▸ EXERCISE OBJECTIVE: Could you set down exactly the lines of the data below, starting at the one that holds "The flow did" and ending at the one that holds "Modified inputs, run C compared to run B", both included, and only those?

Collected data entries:
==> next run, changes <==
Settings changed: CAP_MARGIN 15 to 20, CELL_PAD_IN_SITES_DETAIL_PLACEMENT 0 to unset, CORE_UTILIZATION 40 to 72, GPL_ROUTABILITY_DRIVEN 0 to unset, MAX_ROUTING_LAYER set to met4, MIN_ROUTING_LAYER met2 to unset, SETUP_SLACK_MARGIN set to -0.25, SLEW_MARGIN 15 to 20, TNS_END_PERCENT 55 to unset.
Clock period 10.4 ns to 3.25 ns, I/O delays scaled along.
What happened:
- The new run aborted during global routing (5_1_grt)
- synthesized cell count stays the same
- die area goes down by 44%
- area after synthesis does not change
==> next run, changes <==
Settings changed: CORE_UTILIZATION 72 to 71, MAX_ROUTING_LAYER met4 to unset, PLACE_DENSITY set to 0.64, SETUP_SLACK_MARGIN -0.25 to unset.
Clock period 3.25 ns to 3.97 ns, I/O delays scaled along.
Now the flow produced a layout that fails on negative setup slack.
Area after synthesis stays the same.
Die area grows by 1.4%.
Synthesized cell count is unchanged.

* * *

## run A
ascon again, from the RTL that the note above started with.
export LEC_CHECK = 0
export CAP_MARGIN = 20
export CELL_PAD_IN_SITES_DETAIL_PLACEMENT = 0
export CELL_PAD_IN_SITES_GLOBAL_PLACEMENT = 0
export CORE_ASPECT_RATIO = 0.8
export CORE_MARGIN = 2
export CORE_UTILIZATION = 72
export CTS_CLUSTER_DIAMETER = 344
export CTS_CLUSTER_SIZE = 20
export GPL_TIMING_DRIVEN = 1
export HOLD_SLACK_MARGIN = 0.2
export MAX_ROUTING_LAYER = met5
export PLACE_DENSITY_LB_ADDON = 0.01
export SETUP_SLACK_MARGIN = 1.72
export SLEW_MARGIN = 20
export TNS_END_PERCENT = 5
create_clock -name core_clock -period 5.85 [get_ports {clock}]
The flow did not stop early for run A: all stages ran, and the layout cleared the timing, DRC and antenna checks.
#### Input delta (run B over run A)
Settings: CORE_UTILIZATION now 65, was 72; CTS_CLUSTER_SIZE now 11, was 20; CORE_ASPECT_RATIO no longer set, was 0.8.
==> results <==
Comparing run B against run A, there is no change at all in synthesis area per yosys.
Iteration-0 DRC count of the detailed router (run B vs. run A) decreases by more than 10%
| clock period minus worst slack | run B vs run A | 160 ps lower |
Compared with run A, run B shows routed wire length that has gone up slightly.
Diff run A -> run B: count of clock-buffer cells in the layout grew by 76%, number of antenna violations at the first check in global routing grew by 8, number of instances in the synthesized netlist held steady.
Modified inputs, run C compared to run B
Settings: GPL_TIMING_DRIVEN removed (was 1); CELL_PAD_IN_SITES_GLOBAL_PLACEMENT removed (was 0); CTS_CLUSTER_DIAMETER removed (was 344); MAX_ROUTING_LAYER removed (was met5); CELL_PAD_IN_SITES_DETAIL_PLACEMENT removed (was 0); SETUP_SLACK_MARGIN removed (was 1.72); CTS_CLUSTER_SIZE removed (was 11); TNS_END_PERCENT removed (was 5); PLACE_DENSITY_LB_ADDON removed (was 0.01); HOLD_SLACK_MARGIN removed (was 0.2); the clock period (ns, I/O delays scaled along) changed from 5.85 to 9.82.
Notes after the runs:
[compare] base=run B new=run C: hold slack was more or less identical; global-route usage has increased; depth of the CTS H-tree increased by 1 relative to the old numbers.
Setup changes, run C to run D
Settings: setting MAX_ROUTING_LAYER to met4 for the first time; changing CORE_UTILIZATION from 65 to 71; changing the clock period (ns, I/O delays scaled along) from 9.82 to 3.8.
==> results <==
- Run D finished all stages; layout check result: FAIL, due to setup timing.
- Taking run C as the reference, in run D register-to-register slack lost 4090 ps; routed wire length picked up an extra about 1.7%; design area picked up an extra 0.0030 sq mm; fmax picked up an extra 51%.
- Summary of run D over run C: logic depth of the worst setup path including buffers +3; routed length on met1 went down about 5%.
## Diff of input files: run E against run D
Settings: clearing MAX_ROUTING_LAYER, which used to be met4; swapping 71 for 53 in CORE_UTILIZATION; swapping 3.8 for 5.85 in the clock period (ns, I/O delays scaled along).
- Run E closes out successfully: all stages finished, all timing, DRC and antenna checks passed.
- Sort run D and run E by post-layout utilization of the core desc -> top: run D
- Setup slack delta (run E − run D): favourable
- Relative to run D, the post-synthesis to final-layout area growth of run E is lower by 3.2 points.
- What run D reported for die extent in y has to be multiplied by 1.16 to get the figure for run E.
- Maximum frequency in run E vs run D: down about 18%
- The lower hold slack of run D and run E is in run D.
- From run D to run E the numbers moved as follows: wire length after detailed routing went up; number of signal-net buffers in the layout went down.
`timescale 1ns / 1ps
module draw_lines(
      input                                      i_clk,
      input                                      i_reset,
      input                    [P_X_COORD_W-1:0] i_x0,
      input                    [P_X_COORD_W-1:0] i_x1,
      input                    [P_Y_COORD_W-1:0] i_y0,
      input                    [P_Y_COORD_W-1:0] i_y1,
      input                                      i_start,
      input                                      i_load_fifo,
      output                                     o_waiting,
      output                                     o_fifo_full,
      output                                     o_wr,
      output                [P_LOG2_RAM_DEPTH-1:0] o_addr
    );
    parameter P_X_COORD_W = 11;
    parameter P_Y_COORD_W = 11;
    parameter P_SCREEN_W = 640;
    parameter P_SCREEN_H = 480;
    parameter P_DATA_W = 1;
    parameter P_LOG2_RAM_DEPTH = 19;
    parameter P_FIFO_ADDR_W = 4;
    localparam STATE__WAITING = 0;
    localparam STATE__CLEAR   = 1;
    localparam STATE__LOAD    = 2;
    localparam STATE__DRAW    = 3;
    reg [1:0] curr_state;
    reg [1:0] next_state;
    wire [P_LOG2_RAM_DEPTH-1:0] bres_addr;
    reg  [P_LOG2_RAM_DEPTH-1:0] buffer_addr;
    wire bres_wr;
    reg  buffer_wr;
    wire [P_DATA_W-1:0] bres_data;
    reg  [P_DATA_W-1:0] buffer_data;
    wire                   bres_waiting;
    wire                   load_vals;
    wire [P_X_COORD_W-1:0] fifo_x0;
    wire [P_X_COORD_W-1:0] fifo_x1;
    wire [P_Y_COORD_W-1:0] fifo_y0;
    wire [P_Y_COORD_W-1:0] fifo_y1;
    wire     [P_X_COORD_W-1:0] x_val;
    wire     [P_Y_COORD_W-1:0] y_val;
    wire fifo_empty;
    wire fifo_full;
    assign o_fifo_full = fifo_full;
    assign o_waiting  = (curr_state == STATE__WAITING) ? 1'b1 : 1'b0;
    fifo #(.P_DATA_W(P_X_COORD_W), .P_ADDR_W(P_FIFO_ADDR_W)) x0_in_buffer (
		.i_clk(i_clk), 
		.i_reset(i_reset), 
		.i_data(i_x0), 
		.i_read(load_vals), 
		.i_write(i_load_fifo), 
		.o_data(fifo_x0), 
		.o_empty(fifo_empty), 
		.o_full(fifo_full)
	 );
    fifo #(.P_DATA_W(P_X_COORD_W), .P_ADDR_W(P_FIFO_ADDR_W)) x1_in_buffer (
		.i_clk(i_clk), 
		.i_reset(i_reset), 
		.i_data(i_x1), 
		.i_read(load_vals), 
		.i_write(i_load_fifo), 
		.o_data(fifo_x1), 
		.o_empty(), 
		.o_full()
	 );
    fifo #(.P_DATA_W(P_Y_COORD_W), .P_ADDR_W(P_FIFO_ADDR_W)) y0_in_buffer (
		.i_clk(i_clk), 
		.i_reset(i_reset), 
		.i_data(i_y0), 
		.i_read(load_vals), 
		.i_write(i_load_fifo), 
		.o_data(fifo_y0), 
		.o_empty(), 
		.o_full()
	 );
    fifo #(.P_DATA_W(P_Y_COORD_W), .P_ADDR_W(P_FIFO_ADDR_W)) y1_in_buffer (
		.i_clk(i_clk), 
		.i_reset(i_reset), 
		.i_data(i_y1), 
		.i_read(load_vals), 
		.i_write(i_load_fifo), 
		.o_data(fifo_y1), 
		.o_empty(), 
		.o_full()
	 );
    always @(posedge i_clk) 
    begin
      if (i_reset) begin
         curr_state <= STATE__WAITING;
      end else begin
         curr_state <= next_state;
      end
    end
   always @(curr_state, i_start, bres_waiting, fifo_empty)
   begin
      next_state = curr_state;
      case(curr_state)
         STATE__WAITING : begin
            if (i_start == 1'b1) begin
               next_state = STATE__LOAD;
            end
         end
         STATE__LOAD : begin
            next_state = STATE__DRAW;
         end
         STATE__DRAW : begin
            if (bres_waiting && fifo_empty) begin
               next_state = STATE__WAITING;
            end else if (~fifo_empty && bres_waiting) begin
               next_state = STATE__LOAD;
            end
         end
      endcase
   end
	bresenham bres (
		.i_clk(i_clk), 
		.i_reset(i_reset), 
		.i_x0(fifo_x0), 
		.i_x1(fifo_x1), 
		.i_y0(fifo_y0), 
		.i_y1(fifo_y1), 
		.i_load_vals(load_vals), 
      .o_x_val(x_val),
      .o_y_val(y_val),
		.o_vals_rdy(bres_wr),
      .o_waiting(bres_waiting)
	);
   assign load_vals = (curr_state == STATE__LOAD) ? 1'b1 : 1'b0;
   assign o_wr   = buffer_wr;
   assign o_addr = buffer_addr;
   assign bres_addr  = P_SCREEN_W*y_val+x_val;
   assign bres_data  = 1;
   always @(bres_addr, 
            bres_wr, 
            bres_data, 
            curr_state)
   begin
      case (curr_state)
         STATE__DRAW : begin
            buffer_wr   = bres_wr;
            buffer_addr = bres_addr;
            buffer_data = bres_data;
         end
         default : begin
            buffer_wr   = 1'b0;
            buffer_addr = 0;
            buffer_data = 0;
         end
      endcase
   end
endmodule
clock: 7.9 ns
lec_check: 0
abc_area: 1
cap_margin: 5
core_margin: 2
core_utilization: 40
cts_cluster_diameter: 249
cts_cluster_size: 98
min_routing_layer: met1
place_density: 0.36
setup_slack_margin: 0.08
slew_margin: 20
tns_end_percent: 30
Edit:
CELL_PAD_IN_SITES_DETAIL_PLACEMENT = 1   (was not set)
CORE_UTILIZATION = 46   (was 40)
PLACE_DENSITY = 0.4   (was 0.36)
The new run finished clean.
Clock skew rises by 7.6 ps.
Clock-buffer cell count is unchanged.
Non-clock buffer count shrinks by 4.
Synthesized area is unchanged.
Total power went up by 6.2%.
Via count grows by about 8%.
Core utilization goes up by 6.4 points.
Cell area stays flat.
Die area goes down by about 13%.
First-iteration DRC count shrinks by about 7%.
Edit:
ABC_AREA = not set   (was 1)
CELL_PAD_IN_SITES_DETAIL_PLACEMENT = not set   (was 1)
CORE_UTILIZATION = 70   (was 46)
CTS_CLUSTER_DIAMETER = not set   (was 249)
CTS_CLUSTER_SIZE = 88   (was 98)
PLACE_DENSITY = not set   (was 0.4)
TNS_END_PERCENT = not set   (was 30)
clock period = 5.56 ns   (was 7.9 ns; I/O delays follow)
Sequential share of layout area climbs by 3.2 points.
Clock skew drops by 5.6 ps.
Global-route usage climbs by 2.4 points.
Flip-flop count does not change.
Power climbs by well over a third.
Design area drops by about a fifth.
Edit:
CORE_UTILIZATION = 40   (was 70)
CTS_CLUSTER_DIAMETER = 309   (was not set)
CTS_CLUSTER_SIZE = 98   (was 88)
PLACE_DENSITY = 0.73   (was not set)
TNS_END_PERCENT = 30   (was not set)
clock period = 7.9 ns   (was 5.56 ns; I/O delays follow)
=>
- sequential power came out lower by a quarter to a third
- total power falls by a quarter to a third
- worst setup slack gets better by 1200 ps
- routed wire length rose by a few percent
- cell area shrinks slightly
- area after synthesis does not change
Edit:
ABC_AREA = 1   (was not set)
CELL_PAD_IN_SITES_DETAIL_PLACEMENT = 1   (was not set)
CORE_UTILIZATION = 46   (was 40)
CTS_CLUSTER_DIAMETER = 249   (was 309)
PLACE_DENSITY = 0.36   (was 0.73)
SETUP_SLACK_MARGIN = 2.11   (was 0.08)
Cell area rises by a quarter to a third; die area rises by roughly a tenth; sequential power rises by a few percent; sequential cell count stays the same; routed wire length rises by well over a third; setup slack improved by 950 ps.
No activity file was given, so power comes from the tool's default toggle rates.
==> 03-09: inputs <==
## cordic_magphase
module cordic_magphase #(
    parameter integer INPUT_WIDTH      = 16,
    parameter integer INT_WIDTH        = 32,
    parameter integer ITERATIONS       = 32,
    parameter integer GAIN_FRAC_BITS   = 28,
    parameter integer OUTPUT_FRAC_BITS = 14
) (
    input  wire                          clk,
    input  wire                          rst_n,
    input  wire                          start,
    input  wire signed [INPUT_WIDTH-1:0] x_in,
    input  wire signed [INPUT_WIDTH-1:0] y_in,
    output reg                           busy,
    output reg                           done,
    output reg  signed [INT_WIDTH-1:0]   magnitude,
    output reg  signed [INT_WIDTH-1:0]   phase
);
==> flow/config.mk <==
export PLATFORM = sky130hd
export DESIGN_NAME = cordic_magphase
export DESIGN_NICKNAME = cordic_magphase
export VERILOG_FILES = /design/flow/design.v
export SDC_FILE = /design/flow/constraint.sdc
export NUM_CORES = 4
export LEC_CHECK = 0
export CAP_MARGIN = 20
export CORE_MARGIN = 2
export CORE_UTILIZATION = 59
export SETUP_SLACK_MARGIN = 3.75
export SLEW_MARGIN = 20
==> flow/constraint.sdc <==
create_clock -name core_clock -period 13.6 [get_ports {clk}]
set_input_delay 2.7200 -clock core_clock [delete_from_list [all_inputs] [get_ports {clk}]]
set_output_delay 2.7200 -clock core_clock [all_outputs]
set_load 0.01 [all_outputs]
run.sh (not shown) runs the stock make flow with config.mk's settings and CLKGATE_MAP_FILE=.
==> inputs of 05-13, as changes to 03-09 <==
--- a/flow/config.mk
+++ b/flow/config.mk
@@ -7,6 +7,11 @@
 export LEC_CHECK = 0
+export ABC_AREA = 0
 export CAP_MARGIN = 20
+export CELL_PAD_IN_SITES_GLOBAL_PLACEMENT = 1
 export CORE_MARGIN = 2
-export CORE_UTILIZATION = 59
-export SETUP_SLACK_MARGIN = 3.75
+export CORE_UTILIZATION = 40
+export CTS_CLUSTER_DIAMETER = 100
+export CTS_CLUSTER_SIZE = 100
+export PLACE_DENSITY_LB_ADDON = 0.29
 export SLEW_MARGIN = 20
+export TNS_END_PERCENT = 20
==> flow/constraint.sdc (replaced) <==
create_clock -name core_clock -period 20.0 [get_ports {clk}]
set_input_delay 4.0000 -clock core_clock [delete_from_list [all_inputs] [get_ports {clk}]]
set_output_delay 4.0000 -clock core_clock [all_outputs]
set_load 0.01 [all_outputs]
==> out/qor.txt <==
First-pass GRT wire length - 148 mm
Max FO, Critical Path - 62
Sequential Area - 4020 sq um
Placed inst area - 31100 sq um
Final Cycle Share - 68.4%
Worst Hold Slack - 0.494 ns
Global routing met2 resource utilization - 60.9%
Outcome - complete, no violations
Source of the figures above: 03-09

==> out/qor.txt <==
Max FO, Critical Path - 21
Final Cycle Share - 49.3%
Sequential Area - 4020 sq um
Outcome - complete, no violations
Placed inst area - 31600 sq um
Global routing met2 resource utilization - 40.9%
Worst Hold Slack - 0.492 ns
Source of the figures above: 05-13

▸ EXERCISE ANSWER:
The flow did not stop early for run A: all stages ran, and the layout cleared the timing, DRC and antenna checks.
#### Input delta (run B over run A)
Settings: CORE_UTILIZATION now 65, was 72; CTS_CLUSTER_SIZE now 11, was 20; CORE_ASPECT_RATIO no longer set, was 0.8.
==> results <==
Comparing run B against run A, there is no change at all in synthesis area per yosys.
Iteration-0 DRC count of the detailed router (run B vs. run A) decreases by more than 10%
| clock period minus worst slack | run B vs run A | 160 ps lower |
Compared with run A, run B shows routed wire length that has gone up slightly.
Diff run A -> run B: count of clock-buffer cells in the layout grew by 76%, number of antenna violations at the first check in global routing grew by 8, number of instances in the synthesized netlist held steady.
Modified inputs, run C compared to run B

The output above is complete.